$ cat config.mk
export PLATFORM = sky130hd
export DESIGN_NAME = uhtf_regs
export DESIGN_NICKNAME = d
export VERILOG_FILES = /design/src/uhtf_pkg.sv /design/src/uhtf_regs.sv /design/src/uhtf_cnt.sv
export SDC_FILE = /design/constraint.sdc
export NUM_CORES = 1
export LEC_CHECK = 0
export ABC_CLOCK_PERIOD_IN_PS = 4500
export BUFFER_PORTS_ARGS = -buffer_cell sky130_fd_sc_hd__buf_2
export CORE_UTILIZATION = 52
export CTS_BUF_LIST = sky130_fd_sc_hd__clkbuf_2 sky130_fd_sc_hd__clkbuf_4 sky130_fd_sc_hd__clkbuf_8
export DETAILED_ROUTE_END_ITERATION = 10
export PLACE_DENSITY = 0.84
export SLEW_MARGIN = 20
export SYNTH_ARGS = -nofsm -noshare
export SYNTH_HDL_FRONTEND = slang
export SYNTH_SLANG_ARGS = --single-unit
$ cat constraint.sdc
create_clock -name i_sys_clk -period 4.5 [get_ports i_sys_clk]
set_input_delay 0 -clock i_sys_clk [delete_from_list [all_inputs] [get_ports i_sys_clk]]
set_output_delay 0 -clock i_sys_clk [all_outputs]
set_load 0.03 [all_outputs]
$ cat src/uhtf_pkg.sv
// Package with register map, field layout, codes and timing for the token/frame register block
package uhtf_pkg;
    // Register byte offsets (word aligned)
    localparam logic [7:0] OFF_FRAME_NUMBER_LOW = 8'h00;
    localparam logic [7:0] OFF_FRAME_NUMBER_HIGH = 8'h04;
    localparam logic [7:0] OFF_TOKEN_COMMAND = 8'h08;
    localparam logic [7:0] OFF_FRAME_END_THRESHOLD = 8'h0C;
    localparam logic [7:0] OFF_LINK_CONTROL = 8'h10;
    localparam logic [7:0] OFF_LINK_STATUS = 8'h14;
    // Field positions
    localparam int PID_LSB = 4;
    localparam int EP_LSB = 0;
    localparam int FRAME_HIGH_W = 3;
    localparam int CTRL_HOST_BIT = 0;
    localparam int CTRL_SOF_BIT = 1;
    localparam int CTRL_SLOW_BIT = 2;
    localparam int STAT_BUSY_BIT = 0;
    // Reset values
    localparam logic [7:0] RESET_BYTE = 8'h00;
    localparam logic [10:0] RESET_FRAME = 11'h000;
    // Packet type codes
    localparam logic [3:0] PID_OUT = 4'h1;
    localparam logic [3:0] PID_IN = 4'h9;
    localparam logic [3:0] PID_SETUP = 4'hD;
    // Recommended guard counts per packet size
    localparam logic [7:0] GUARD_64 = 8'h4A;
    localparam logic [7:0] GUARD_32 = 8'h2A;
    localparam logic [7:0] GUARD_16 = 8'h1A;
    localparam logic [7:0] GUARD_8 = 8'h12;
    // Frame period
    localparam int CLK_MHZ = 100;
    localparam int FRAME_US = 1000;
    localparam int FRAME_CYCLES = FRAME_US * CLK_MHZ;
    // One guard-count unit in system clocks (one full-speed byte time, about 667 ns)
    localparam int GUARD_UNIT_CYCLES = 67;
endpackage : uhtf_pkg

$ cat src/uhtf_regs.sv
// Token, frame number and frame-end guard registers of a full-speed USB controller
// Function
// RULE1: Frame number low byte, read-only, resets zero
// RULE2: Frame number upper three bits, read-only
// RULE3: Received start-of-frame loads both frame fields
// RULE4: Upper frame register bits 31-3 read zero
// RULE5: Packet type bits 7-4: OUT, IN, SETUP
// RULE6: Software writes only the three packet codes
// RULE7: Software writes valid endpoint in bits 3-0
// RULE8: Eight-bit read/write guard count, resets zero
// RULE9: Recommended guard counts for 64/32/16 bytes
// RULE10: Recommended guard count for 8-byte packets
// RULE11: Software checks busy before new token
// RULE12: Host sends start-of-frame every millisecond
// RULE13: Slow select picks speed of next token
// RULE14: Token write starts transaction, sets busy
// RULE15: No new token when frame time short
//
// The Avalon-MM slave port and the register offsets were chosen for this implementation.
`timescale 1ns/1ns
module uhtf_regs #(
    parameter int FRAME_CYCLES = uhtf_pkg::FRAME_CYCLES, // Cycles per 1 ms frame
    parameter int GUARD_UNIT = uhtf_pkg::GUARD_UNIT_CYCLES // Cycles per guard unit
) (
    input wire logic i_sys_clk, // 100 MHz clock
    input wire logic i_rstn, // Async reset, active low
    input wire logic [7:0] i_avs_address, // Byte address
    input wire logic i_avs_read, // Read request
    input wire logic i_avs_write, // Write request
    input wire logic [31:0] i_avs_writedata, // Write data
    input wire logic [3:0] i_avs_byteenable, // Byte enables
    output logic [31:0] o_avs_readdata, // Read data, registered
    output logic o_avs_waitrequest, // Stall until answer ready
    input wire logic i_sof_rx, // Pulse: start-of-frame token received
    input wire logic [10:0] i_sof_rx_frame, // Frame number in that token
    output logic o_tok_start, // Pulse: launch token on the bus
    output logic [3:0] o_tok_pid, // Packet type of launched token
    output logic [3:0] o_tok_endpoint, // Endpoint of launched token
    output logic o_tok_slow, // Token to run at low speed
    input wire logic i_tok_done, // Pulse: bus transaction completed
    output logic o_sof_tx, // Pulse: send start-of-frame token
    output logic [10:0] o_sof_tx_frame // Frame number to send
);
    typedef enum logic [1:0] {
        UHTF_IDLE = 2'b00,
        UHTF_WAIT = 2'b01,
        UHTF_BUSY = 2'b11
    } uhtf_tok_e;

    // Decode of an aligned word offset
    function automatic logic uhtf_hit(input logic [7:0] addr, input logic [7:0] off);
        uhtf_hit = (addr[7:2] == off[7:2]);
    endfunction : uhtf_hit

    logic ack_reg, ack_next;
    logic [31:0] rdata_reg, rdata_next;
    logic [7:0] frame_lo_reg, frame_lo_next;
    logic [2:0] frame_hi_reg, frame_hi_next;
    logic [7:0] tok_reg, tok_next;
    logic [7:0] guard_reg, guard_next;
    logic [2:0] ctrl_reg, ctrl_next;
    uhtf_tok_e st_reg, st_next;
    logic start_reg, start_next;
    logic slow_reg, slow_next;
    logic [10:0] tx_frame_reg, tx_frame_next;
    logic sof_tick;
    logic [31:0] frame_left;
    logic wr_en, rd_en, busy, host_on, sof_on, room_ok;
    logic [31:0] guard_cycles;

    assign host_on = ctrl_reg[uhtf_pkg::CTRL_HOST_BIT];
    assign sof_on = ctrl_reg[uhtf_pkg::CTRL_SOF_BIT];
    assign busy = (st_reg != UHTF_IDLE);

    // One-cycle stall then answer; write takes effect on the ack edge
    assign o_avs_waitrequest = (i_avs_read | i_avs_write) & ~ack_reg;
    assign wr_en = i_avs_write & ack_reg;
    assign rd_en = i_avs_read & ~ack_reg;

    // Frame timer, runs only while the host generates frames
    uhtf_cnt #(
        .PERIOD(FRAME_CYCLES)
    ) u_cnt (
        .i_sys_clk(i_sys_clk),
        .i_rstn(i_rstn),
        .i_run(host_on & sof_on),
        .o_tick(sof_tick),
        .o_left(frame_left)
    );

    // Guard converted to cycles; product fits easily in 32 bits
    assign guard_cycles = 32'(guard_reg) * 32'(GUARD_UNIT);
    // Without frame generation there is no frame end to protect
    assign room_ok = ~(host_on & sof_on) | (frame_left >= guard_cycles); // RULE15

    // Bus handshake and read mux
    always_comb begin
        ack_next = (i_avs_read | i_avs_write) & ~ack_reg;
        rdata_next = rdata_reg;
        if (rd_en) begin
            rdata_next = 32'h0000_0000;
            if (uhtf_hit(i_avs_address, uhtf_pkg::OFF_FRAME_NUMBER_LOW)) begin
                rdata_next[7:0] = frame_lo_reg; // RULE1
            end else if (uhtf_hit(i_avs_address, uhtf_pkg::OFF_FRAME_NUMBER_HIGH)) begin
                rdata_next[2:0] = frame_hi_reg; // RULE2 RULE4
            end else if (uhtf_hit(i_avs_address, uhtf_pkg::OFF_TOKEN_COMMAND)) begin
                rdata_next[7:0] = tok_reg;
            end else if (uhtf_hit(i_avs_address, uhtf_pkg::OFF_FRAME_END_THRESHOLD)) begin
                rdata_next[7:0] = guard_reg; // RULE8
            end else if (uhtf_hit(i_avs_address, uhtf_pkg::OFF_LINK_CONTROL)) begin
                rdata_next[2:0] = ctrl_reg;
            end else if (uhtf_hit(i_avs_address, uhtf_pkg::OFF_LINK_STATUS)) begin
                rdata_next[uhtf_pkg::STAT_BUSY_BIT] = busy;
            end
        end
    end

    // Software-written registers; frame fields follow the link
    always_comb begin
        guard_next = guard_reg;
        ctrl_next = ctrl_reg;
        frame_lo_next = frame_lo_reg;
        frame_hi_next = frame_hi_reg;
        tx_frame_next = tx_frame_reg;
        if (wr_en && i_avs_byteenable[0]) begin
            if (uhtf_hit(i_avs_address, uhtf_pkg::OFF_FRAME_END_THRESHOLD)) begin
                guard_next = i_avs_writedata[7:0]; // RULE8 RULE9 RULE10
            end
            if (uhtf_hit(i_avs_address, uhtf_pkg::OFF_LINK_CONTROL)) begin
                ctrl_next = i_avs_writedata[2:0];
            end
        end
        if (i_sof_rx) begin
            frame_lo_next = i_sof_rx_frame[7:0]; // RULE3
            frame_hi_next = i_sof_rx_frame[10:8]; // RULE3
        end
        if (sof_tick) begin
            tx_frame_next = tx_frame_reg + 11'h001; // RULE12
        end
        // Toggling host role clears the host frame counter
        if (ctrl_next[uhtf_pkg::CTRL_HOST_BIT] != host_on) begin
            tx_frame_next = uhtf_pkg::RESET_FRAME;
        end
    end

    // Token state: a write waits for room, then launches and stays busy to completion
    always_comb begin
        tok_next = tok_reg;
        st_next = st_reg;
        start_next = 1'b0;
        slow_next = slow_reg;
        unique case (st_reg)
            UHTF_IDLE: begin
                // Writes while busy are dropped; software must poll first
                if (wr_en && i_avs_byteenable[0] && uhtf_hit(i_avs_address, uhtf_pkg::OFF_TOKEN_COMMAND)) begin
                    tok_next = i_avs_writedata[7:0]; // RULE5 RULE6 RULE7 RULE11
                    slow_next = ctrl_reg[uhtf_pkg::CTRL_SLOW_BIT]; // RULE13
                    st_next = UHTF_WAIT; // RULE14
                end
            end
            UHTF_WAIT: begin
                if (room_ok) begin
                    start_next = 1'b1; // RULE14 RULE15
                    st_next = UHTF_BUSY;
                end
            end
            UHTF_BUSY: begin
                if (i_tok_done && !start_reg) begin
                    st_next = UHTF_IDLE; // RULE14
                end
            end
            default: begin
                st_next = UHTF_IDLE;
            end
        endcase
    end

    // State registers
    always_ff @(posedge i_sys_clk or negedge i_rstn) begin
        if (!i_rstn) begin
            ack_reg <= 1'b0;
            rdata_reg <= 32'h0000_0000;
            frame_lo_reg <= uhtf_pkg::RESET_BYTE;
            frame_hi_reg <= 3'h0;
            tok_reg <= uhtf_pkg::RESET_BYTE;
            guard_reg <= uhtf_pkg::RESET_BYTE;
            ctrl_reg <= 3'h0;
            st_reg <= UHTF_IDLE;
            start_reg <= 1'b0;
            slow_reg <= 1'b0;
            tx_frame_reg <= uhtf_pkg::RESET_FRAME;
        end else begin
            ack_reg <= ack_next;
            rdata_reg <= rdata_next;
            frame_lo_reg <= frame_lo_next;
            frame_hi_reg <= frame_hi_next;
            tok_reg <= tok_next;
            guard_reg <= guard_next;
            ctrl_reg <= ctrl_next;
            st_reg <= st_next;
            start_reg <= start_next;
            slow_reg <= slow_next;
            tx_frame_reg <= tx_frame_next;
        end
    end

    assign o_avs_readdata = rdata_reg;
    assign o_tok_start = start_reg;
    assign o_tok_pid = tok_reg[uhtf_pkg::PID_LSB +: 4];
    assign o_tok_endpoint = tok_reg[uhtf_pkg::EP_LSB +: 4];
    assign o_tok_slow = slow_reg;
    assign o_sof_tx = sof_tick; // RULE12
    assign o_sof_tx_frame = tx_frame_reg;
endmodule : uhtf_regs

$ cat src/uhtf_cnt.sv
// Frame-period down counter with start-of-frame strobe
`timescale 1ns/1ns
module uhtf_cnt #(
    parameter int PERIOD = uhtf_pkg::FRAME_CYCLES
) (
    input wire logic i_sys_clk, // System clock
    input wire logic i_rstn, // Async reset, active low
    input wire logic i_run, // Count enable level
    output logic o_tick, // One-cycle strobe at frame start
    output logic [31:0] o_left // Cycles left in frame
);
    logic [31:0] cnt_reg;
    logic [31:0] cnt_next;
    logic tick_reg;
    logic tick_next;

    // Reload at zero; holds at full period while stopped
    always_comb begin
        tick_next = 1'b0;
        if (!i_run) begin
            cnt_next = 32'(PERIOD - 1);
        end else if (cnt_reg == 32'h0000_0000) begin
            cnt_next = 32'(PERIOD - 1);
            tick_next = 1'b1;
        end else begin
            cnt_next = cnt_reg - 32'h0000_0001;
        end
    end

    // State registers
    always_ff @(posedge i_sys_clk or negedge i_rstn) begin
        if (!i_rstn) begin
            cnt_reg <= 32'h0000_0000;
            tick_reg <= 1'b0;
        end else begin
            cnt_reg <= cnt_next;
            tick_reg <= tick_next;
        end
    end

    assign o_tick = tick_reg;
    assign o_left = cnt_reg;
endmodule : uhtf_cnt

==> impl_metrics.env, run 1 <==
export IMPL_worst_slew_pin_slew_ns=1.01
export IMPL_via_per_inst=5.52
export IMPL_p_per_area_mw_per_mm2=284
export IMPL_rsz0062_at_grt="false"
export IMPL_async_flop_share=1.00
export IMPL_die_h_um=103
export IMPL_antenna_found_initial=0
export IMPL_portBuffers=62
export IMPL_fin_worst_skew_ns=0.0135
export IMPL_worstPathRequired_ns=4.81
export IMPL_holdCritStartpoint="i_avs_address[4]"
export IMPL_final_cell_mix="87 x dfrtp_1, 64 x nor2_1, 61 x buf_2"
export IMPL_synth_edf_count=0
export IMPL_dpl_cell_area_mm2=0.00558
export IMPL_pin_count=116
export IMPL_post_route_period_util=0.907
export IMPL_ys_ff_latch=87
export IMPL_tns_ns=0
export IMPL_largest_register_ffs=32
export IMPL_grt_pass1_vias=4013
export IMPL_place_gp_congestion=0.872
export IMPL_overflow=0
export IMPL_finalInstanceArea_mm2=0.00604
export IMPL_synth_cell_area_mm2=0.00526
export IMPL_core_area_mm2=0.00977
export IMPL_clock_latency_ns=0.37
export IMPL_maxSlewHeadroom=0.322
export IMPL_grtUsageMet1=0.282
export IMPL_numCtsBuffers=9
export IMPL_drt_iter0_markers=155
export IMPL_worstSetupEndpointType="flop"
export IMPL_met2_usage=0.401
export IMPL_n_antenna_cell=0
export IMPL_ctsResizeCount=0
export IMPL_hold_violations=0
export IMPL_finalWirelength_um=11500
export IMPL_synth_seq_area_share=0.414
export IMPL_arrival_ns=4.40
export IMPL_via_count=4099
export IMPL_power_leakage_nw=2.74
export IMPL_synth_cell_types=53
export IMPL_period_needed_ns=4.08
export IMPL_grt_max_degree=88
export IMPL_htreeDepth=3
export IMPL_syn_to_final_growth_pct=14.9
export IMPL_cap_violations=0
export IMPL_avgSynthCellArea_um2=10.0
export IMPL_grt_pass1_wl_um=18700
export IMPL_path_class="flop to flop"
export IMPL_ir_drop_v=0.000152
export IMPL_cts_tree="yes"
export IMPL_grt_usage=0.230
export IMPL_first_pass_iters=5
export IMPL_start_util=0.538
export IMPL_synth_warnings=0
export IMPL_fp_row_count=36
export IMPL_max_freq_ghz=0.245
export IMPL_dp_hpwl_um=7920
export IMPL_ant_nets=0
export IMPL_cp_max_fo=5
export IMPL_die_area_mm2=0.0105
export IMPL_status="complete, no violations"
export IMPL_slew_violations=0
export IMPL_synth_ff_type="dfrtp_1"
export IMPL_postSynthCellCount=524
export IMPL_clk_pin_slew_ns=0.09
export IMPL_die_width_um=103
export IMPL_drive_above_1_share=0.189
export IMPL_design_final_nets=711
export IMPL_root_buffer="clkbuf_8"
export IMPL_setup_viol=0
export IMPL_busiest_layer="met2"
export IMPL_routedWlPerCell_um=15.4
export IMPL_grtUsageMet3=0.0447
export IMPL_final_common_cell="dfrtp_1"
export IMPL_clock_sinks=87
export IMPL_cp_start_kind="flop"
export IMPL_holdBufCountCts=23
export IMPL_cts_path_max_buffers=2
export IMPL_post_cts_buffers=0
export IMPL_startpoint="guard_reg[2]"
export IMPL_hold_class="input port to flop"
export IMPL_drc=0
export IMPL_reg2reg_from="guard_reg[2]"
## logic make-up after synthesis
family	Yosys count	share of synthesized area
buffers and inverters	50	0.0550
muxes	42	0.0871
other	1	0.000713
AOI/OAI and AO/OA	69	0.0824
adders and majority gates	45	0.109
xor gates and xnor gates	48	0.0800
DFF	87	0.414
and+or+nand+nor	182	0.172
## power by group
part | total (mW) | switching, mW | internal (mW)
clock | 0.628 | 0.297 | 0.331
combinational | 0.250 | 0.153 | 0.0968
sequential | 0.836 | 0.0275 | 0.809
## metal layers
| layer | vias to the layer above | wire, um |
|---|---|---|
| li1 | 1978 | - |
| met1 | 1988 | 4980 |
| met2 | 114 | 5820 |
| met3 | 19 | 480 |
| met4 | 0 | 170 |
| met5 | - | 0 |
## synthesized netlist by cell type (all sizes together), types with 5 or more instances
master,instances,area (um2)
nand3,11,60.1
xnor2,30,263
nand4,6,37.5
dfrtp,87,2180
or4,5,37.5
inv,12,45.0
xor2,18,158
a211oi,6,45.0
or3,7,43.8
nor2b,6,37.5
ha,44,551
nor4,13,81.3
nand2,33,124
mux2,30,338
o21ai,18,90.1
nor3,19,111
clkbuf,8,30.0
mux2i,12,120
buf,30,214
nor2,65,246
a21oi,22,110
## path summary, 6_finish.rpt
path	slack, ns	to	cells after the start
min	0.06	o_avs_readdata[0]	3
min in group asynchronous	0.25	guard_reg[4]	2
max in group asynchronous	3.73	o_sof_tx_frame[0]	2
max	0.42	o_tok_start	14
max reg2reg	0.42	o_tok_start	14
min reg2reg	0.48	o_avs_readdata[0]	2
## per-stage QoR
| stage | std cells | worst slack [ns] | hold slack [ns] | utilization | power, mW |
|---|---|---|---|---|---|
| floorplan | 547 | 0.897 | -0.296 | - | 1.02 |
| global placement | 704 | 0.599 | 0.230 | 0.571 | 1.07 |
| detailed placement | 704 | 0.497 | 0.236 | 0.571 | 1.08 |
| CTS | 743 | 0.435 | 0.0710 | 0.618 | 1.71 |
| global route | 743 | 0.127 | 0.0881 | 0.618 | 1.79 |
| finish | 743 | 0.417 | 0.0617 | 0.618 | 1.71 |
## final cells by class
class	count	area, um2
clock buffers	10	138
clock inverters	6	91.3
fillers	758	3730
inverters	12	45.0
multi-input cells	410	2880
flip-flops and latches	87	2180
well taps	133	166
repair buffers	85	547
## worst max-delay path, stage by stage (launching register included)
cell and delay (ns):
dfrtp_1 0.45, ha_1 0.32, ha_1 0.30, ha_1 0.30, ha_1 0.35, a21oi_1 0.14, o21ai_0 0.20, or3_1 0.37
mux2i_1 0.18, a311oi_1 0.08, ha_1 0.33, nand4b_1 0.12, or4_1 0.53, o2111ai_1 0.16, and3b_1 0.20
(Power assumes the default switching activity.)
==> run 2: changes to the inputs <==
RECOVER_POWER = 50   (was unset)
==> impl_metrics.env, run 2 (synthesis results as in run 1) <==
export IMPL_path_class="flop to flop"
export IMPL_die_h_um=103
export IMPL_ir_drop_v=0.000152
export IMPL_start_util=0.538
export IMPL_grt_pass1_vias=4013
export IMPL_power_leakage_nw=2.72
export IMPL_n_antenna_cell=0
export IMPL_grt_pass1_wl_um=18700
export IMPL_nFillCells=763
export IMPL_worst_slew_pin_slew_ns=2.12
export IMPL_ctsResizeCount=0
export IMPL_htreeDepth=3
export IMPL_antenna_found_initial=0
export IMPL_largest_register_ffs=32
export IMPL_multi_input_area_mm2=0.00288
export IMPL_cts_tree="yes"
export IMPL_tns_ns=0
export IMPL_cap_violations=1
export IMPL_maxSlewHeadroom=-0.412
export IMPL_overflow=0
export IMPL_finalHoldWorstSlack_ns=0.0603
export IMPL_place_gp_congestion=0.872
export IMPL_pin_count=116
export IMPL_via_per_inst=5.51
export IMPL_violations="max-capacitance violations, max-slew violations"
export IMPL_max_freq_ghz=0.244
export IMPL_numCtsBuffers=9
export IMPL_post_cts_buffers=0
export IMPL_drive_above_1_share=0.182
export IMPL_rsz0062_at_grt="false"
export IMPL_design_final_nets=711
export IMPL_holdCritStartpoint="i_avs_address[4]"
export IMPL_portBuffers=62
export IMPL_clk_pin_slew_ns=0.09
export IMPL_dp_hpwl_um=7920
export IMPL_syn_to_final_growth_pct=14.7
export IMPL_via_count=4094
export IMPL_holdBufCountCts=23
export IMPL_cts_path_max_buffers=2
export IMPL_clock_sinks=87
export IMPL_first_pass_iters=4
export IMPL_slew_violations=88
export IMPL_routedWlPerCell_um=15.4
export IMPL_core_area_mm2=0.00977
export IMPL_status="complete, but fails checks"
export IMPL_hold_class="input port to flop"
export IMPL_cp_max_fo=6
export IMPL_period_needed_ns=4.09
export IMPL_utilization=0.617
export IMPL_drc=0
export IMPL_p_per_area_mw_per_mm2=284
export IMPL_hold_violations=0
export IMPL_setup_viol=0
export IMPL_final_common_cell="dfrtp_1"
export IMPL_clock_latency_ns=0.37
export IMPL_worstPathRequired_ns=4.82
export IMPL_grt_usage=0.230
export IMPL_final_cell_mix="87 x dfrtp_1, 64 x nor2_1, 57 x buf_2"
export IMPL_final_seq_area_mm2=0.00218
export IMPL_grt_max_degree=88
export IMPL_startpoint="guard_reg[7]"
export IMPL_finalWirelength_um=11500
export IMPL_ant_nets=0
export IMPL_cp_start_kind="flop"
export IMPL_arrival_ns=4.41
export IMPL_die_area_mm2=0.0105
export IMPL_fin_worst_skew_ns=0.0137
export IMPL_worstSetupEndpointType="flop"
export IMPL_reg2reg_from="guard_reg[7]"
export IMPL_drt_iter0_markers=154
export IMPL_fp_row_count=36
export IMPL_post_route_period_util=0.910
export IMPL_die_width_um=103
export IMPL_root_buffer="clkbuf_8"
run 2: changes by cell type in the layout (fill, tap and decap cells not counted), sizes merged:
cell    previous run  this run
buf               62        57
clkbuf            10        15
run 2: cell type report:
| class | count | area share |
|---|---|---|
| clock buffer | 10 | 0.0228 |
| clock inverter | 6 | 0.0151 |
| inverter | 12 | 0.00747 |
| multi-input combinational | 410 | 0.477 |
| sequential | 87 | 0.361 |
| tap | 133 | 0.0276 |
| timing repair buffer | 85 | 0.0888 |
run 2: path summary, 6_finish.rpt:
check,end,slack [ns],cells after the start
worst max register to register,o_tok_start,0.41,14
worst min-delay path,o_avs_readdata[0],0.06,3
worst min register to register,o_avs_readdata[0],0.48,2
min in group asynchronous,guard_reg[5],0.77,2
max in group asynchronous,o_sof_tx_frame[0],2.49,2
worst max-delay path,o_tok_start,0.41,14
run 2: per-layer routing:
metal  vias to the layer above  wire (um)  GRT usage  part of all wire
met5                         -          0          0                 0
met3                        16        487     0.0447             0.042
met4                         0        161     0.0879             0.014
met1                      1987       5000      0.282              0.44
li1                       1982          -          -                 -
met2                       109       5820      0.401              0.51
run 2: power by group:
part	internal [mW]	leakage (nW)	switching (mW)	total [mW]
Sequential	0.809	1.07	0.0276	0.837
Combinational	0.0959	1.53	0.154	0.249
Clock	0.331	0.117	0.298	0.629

Work instruction ▸
In the listing above, the lines from the one containing "impl_metrics.env, run 2" through the one containing "export IMPL_via_count=4094" must be set down exactly, with no other lines.

Response for this exercise ▸
==> impl_metrics.env, run 2 (synthesis results as in run 1) <==
export IMPL_path_class="flop to flop"
export IMPL_die_h_um=103
export IMPL_ir_drop_v=0.000152
export IMPL_start_util=0.538
export IMPL_grt_pass1_vias=4013
export IMPL_power_leakage_nw=2.72
export IMPL_n_antenna_cell=0
export IMPL_grt_pass1_wl_um=18700
export IMPL_nFillCells=763
export IMPL_worst_slew_pin_slew_ns=2.12
export IMPL_ctsResizeCount=0
export IMPL_htreeDepth=3
export IMPL_antenna_found_initial=0
export IMPL_largest_register_ffs=32
export IMPL_multi_input_area_mm2=0.00288
export IMPL_cts_tree="yes"
export IMPL_tns_ns=0
export IMPL_cap_violations=1
export IMPL_maxSlewHeadroom=-0.412
export IMPL_overflow=0
export IMPL_finalHoldWorstSlack_ns=0.0603
export IMPL_place_gp_congestion=0.872
export IMPL_pin_count=116
export IMPL_via_per_inst=5.51
export IMPL_violations="max-capacitance violations, max-slew violations"
export IMPL_max_freq_ghz=0.244
export IMPL_numCtsBuffers=9
export IMPL_post_cts_buffers=0
export IMPL_drive_above_1_share=0.182
export IMPL_rsz0062_at_grt="false"
export IMPL_design_final_nets=711
export IMPL_holdCritStartpoint="i_avs_address[4]"
export IMPL_portBuffers=62
export IMPL_clk_pin_slew_ns=0.09
export IMPL_dp_hpwl_um=7920
export IMPL_syn_to_final_growth_pct=14.7
export IMPL_via_count=4094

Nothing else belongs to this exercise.